Czas na kolejną dawkę
hard rocka. Tym razem trafiło na Hollywood heads. Młoda kapela
prosto z Moskwy. Działają od 2011 r, ale dopiero w roku 2013
pokazali całemu światu co gra im w duszy. Hollywood Heads gra
energiczny hard rock, w którym można też doszukać się
elementów heavy metalu i punku. To był też dobry okres by
zarejestrować mini album w postaci „Cross Over”.
Na płycie znalazły się
w sumie 4 utwory i każdy z nich utrzymany w innej tonacji. „Blood
City” to utwór nieco cięższy, nieco
nowocześniejszy, ale z pewnością dający poczuć smak hard rocka.

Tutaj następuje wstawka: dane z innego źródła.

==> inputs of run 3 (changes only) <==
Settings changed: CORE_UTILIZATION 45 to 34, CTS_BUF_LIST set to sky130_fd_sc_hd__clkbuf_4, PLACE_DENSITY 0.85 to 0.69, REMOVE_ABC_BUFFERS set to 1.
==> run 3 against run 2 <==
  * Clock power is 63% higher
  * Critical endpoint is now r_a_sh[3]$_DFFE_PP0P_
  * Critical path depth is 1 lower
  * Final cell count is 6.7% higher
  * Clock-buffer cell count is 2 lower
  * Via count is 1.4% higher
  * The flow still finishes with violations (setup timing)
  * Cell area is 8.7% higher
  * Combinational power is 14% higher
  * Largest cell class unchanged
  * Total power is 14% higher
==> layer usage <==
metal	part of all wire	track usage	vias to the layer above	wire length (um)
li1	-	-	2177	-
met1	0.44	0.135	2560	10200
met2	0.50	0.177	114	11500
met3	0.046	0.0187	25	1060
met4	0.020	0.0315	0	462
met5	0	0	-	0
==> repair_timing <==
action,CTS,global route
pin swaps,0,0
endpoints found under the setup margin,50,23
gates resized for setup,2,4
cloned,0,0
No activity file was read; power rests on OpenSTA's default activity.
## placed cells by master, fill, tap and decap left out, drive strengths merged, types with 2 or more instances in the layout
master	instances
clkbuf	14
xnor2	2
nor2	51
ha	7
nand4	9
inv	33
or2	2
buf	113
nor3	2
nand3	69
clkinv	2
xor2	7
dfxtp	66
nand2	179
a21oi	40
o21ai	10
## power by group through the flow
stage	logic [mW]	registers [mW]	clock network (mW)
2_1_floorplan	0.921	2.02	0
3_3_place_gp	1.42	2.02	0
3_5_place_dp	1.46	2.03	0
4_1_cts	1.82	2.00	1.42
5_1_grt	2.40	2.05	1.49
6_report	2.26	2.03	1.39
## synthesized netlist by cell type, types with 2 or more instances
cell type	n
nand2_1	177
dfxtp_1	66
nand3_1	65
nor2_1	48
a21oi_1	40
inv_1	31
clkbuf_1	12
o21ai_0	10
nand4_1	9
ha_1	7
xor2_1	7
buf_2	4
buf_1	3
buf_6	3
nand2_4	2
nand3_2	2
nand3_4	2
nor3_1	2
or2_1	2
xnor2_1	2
`src/rtl/ram_arbiter.sv`:
```
// Two-requester arbiter and sequencer for the shared multi-cycle 256x8 RAM.
// Define RAM_ARB_RR_EN for round-robin arbitration; otherwise requester 0 has fixed priority.
module ram_arbiter #(
  parameter int AW     = 8,
  parameter int DW     = 8,
  parameter int RD_SMP = 3,
  parameter int RD_OCC = 5,
  parameter int WR_OCC = 4
) (
  input  logic          Clk,
  input  logic          Rst,
  input  logic          req0,
  input  logic          req1,
  input  logic          we0,
  input  logic          we1,
  input  logic [AW-1:0] addr0,
  input  logic [AW-1:0] addr1,
  input  logic [DW-1:0] wdata0,
  input  logic [DW-1:0] wdata1,
  output logic          done0,
  output logic          done1,
  output logic [DW-1:0] rdata0,
  output logic [DW-1:0] rdata1,
  output logic          ram_rd,
  output logic          ram_wr,
  output logic [AW-1:0] ram_rd_addr,
  output logic [AW-1:0] ram_wr_addr,
  output logic [DW-1:0] ram_wr_data,
  input  logic [DW-1:0] ram_rd_data
);

  typedef enum logic [1:0] {DRAIN, IDLE, CMD, WAIT} state_t;

  // cnt is cleared at E0, so at edge En it reads n-1.
  localparam logic [2:0] DRAIN_LAST = 3'(RD_OCC - 2);
  localparam logic [2:0] RD_DONE    = 3'(RD_SMP - 1);
  localparam logic [2:0] RD_LAST    = 3'(RD_OCC - 2);
  localparam logic [2:0] WR_DONE    = 3'(WR_OCC - 3);
  localparam logic [2:0] WR_LAST    = 3'(WR_OCC - 2);

  state_t        state_reg, state_next;
  logic [2:0]    cnt_reg, cnt_next;
  logic          we_reg, we_next;
  logic          owner_reg, owner_next;
  logic          done0_reg, done0_next;
  logic          done1_reg, done1_next;
  logic [DW-1:0] rdata0_reg, rdata0_next;
  logic [DW-1:0] rdata1_reg, rdata1_next;
  logic          rd_reg, rd_next;
  logic          wr_reg, wr_next;
  logic [AW-1:0] rd_addr_reg, rd_addr_next;
  logic [AW-1:0] wr_addr_reg, wr_addr_next;
  logic [DW-1:0] wr_data_reg, wr_data_next;

  logic          any_req;
  logic          win;
  logic          arb_en;
  logic          sel_we;
  logic [AW-1:0] sel_addr;
  logic [DW-1:0] sel_wdata;

  assign any_req = req0 | req1;

`ifdef RAM_ARB_RR_EN
  // rr_ptr_reg names the requester that wins the next contended grant.
  logic rr_ptr_reg, rr_ptr_next;

  assign win = (req0 && req1) ? rr_ptr_reg : req1;

  always_comb begin
    rr_ptr_next = rr_ptr_reg;
    if (arb_en && any_req) rr_ptr_next = ~win;
  end

  always_ff @(posedge Clk) begin
    if (Rst) rr_ptr_reg <= 1'b0;
    else     rr_ptr_reg <= rr_ptr_next;
  end
`else
  assign win = ~req0;
`endif

  assign sel_we    = win ? we1    : we0;
  assign sel_addr  = win ? addr1  : addr0;
  assign sel_wdata = win ? wdata1 : wdata0;

  always_comb begin
    state_next   = state_reg;
    cnt_next     = cnt_reg;
    we_next      = we_reg;
    owner_next   = owner_reg;
    done0_next   = 1'b0;
    done1_next   = 1'b0;
    rdata0_next  = rdata0_reg;
    rdata1_next  = rdata1_reg;
    rd_next      = 1'b0;
    wr_next      = 1'b0;
    rd_addr_next = rd_addr_reg;
    wr_addr_next = wr_addr_reg;
    wr_data_next = wr_data_reg;
    arb_en       = 1'b0;

    case (state_reg)
      DRAIN: begin
        cnt_next = cnt_reg + 3'd1;
        if (cnt_reg == DRAIN_LAST) state_next = IDLE;
      end
      IDLE: arb_en = 1'b1;
      CMD: begin
        cnt_next   = 3'd0;
        state_next = WAIT;
      end
      WAIT: begin
        cnt_next = cnt_reg + 3'd1;
        if (we_reg ? (cnt_reg == WR_DONE) : (cnt_reg == RD_DONE)) begin
          done0_next = ~owner_reg;
          done1_next = owner_reg;
          if (!we_reg) begin
            if (owner_reg) rdata1_next = ram_rd_data;
            else           rdata0_next = ram_rd_data;
          end
        end
        // The last occupancy edge doubles as an idle edge so the RAM is reissued without a gap.
        if (cnt_reg == (we_reg ? WR_LAST : RD_LAST)) begin
          state_next = IDLE;
          arb_en     = 1'b1;
        end
      end
      default: state_next = DRAIN;
    endcase

    if (arb_en && any_req) begin
      state_next = CMD;
      owner_next = win;
      we_next    = sel_we;
      if (sel_we) begin
        wr_next      = 1'b1;
        wr_addr_next = sel_addr;
        wr_data_next = sel_wdata;
      end else begin
        rd_next      = 1'b1;
        rd_addr_next = sel_addr;
      end
    end
  end

  always_ff @(posedge Clk) begin
    if (Rst) begin
      state_reg   <= DRAIN;
      cnt_reg     <= 3'd0;
      we_reg      <= 1'b0;
      owner_reg   <= 1'b0;
      done0_reg   <= 1'b0;
      done1_reg   <= 1'b0;
      rdata0_reg  <= '0;
      rdata1_reg  <= '0;
      rd_reg      <= 1'b0;
      wr_reg      <= 1'b0;
      rd_addr_reg <= '0;
      wr_addr_reg <= '0;
      wr_data_reg <= '0;
    end else begin
      state_reg   <= state_next;
      cnt_reg     <= cnt_next;
      we_reg      <= we_next;
      owner_reg   <= owner_next;
      done0_reg   <= done0_next;
      done1_reg   <= done1_next;
      rdata0_reg  <= rdata0_next;
      rdata1_reg  <= rdata1_next;
      rd_reg      <= rd_next;
      wr_reg      <= wr_next;
      rd_addr_reg <= rd_addr_next;
      wr_addr_reg <= wr_addr_next;
      wr_data_reg <= wr_data_next;
    end
  end

  assign done0       = done0_reg;
  assign done1       = done1_reg;
  assign rdata0      = rdata0_reg;
  assign rdata1      = rdata1_reg;
  assign ram_rd      = rd_reg;
  assign ram_wr      = wr_reg;
  assign ram_rd_addr = rd_addr_reg;
  assign ram_wr_addr = wr_addr_reg;
  assign ram_wr_data = wr_data_reg;

endmodule

```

W takim „Aerogrill” można doszukać się elementów
Ac/Dc czy Krokus, a także innych znanych kapel z lat 80. To akurat
może się podobać, zwłaszcza że gitarzysta Fox ma niezłą zabawę
podczas wygrywania swoich partii. Jest zabawa, jest luźna atmosfera,
a to sprawia że słucha się muzyki Hollywood Heads z dużą
przyjemnością. „Game” nieco bardziej heavy
metalowy, nieco ostrzejszy. Można tutaj doszukać się konstrukcji
na miarę Red Hot Chilli Peppers. Nieco radiowy wydźwięk jest tutaj
akurat sporym plusem. Moim faworytem pozostał najszybszy i
najradośniejszy kawałek na płycie, a mianowicie „Hollywood
Heads”. Rozpędzony rock'n roll w najlepszym wydaniu.
Bardzo dobrze wszystko wykonano. Nie ma się do czego przyczepić, bo
nawet wokalista Gine King jest autentyczny, śpiewa prosto z serca i
idealnie wpasowuje się w tło. Dzieję się sporo, a przecież to
tylko 4 utwory.
Czekam na debiutancki
album i wtedy będę wstanie zweryfikować umiejętności Hollywood
Heads, ale póki co podoba mi się to co grają ci młodzieńcy.
Jest energia, pasja i miłość do rocka i o to chodzi.